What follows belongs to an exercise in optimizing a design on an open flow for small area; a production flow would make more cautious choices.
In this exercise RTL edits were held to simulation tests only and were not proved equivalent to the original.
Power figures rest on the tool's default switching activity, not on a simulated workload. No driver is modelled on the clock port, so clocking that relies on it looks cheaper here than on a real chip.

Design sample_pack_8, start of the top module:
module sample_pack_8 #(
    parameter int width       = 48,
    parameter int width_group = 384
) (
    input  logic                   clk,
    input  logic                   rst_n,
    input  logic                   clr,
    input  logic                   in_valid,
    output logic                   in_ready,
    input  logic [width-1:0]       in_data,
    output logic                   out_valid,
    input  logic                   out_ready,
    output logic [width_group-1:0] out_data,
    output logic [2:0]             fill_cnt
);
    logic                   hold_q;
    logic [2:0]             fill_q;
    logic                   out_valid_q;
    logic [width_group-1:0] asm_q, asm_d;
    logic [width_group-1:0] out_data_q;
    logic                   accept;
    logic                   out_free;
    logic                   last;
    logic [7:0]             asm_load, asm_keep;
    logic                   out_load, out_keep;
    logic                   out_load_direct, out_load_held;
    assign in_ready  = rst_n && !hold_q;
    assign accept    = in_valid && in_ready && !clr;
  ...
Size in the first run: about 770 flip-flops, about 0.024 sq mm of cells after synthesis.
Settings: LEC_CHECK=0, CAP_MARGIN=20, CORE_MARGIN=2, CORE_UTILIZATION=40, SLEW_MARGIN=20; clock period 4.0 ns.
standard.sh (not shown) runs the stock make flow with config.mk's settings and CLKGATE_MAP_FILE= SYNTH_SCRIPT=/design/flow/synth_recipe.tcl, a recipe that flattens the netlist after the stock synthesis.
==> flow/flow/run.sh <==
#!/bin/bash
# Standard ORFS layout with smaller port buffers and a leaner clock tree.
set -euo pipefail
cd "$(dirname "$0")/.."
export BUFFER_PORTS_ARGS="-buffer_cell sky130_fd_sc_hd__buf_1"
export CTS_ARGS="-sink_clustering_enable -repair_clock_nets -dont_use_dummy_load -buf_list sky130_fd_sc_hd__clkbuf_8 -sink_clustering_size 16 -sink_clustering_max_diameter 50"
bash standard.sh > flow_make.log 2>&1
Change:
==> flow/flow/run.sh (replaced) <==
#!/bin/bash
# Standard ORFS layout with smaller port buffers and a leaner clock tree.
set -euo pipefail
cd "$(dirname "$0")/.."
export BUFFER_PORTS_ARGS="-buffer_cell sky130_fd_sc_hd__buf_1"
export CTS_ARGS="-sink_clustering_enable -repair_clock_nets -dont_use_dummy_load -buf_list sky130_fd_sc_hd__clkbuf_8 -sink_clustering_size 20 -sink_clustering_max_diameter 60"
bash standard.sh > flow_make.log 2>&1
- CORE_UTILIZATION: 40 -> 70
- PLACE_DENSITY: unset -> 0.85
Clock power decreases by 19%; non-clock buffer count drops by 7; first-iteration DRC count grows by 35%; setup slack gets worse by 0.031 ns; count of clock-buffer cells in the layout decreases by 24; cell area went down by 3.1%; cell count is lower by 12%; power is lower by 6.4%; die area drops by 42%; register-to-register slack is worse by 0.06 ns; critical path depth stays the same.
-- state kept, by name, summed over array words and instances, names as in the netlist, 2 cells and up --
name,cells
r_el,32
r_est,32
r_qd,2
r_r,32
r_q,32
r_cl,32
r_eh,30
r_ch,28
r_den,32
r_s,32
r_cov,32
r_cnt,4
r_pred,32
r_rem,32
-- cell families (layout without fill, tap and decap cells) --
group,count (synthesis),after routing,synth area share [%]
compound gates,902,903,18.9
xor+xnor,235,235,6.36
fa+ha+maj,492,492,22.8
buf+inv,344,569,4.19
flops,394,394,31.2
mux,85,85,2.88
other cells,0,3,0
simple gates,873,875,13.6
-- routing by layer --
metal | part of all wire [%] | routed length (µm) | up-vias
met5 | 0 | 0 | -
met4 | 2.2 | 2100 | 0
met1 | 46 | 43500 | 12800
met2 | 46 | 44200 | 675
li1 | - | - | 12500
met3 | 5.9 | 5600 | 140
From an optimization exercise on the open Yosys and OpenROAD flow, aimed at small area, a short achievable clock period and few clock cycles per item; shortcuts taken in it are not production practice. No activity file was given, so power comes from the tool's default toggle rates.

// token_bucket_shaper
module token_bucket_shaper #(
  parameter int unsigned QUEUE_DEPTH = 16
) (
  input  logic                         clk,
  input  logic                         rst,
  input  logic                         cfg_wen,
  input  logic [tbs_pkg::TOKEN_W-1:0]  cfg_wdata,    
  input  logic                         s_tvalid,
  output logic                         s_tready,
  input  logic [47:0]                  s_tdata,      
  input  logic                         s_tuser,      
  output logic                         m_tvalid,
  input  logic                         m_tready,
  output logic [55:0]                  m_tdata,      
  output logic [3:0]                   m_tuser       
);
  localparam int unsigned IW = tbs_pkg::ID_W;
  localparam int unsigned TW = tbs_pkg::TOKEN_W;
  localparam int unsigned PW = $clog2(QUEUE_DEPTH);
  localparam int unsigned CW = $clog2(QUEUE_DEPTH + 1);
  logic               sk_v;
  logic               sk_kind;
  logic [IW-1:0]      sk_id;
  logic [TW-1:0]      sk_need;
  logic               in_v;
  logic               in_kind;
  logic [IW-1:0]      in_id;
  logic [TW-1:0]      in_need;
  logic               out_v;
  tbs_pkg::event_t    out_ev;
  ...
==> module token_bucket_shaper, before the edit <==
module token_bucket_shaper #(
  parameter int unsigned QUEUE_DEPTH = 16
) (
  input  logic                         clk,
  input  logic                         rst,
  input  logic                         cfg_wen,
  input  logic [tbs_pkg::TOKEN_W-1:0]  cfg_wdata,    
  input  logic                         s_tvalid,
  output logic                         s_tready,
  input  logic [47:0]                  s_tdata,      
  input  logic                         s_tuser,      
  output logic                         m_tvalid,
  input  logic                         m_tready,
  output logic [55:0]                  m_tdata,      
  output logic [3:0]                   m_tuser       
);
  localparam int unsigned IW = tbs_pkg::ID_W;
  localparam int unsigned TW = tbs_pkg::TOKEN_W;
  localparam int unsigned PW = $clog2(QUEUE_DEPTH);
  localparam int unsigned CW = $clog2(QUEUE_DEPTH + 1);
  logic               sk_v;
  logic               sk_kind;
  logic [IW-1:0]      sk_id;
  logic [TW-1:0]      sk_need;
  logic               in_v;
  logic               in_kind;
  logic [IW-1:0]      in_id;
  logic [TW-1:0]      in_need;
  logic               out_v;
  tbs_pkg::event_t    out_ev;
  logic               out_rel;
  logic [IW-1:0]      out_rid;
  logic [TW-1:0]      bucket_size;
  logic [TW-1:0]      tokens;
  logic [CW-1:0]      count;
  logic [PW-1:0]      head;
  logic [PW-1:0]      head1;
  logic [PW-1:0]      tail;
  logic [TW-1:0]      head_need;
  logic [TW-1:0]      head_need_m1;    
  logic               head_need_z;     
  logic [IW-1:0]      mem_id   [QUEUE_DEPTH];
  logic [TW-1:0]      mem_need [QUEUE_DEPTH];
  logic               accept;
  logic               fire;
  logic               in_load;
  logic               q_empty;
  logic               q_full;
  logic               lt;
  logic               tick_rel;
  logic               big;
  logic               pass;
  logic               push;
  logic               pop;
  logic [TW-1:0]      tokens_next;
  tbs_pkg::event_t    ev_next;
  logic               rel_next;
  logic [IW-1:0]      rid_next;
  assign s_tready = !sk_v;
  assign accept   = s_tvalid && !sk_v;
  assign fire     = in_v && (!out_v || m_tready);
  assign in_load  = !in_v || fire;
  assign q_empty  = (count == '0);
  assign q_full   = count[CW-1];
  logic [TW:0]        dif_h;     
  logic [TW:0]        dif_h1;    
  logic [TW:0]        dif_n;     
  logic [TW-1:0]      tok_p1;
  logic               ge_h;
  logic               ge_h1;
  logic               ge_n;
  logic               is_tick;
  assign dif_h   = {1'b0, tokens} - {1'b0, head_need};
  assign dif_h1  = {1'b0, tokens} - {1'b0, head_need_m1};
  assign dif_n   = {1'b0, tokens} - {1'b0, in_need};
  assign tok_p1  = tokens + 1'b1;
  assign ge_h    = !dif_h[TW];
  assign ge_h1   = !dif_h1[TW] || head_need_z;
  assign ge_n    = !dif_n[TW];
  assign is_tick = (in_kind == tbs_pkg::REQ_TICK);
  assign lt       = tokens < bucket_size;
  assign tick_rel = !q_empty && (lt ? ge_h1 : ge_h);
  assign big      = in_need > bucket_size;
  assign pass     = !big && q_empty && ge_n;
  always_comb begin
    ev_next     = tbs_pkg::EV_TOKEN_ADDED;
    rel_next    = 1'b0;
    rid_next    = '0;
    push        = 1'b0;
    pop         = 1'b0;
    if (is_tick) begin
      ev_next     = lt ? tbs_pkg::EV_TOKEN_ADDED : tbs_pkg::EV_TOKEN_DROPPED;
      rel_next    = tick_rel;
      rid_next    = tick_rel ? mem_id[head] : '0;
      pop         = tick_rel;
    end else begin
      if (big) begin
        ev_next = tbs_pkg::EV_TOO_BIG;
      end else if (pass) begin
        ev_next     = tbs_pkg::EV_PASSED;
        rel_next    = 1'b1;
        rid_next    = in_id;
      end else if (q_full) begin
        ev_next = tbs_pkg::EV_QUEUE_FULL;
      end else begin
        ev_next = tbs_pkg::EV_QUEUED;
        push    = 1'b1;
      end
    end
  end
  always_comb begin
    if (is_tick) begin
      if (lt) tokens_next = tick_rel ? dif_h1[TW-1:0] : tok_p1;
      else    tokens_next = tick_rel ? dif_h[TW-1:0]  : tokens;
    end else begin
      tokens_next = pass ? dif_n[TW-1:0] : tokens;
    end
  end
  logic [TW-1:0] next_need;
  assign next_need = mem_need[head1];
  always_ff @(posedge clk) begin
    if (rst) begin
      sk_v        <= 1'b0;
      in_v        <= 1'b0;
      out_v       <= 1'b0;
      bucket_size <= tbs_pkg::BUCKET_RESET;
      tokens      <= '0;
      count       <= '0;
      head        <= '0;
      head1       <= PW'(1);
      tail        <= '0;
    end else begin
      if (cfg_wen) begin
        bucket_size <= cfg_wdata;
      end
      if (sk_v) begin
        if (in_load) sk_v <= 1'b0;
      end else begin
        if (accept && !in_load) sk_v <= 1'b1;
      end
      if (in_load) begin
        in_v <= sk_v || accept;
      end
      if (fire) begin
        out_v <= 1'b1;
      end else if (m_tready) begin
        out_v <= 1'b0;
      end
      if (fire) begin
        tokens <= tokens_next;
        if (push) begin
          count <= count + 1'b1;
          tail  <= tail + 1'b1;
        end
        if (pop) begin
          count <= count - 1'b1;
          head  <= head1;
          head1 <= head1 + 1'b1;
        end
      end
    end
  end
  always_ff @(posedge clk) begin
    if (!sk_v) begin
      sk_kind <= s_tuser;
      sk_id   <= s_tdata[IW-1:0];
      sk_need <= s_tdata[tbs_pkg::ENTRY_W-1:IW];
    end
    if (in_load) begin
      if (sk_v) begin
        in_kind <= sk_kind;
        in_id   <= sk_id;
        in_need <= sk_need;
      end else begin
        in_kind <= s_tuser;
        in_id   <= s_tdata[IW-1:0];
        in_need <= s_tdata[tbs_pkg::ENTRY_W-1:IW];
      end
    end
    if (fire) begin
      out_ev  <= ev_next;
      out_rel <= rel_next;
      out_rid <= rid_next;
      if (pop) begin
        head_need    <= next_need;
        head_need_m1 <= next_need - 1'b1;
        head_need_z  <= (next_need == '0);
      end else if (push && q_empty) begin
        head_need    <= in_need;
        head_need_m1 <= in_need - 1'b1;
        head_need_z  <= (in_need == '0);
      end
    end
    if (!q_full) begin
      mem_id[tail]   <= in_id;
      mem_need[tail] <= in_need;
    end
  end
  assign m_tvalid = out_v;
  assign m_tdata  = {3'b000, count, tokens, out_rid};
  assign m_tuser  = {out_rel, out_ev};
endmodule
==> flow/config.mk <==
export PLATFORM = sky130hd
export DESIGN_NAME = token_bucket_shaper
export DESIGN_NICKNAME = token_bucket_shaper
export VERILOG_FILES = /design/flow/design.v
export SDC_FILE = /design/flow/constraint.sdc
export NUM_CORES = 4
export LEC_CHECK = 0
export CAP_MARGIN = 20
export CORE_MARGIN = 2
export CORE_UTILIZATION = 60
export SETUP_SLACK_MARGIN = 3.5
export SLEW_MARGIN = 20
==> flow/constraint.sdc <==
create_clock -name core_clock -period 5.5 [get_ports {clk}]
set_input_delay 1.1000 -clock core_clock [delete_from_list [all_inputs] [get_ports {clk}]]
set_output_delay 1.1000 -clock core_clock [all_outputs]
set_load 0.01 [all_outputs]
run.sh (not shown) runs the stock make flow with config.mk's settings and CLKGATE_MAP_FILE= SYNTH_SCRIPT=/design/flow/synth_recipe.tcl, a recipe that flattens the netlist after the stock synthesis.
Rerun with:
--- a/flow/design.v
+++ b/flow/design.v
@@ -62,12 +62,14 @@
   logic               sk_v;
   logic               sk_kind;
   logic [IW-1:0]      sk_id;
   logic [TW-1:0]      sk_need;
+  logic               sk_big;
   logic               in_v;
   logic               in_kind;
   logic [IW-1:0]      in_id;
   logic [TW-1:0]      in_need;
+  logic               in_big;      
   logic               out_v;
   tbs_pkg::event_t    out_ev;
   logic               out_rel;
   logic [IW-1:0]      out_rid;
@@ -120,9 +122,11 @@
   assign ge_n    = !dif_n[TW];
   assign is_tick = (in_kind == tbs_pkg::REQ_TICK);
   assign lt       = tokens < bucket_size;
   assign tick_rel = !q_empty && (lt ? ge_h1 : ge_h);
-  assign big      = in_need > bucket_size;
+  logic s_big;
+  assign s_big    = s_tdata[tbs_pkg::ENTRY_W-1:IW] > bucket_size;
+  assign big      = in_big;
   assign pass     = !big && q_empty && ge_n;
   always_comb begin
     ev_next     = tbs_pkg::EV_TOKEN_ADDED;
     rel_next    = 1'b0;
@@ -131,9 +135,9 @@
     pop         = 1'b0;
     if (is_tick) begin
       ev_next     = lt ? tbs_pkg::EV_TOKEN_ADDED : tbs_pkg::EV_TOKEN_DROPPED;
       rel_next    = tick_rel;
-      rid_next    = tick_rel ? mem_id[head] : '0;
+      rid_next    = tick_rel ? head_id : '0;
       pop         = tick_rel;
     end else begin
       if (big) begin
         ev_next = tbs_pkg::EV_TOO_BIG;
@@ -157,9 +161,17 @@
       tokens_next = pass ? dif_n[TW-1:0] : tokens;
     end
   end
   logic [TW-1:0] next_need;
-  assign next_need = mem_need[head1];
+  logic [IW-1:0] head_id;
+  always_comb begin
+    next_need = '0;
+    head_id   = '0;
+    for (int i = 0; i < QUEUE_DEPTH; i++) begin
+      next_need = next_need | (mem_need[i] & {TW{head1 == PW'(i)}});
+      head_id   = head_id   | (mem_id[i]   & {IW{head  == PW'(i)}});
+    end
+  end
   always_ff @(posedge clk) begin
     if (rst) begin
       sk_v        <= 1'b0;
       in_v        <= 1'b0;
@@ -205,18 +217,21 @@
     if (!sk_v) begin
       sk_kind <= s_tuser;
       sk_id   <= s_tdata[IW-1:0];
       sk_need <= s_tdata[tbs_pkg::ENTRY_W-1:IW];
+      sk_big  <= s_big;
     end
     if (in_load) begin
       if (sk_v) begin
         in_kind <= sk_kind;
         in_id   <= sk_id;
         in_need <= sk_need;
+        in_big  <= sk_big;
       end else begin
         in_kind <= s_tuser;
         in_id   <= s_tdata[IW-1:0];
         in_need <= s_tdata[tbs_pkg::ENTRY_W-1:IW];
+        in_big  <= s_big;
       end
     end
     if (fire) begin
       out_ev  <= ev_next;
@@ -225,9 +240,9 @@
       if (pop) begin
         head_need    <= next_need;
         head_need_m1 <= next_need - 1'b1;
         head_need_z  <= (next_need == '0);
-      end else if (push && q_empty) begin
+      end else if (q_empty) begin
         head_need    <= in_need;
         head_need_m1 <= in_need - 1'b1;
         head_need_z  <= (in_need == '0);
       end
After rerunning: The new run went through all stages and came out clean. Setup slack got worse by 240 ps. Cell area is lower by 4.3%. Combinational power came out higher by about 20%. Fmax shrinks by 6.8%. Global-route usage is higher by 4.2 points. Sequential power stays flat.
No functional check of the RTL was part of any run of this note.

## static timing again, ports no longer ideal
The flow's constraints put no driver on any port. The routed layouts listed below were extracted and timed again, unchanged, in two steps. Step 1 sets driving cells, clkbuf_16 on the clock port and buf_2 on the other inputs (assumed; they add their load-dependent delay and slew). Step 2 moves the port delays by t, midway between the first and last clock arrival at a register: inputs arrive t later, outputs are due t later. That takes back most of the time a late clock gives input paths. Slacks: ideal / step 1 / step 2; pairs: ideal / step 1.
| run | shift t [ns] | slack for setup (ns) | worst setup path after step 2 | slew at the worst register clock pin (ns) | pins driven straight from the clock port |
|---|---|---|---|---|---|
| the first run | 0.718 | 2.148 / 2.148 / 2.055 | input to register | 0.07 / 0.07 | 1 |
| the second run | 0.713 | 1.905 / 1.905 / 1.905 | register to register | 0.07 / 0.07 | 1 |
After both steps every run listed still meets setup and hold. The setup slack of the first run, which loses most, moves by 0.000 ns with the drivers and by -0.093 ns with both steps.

→ EXERCISE PROMPT:
For the records above, state how many lines contain the word "other". Give only the number.

→ RESPONSE BOX:
2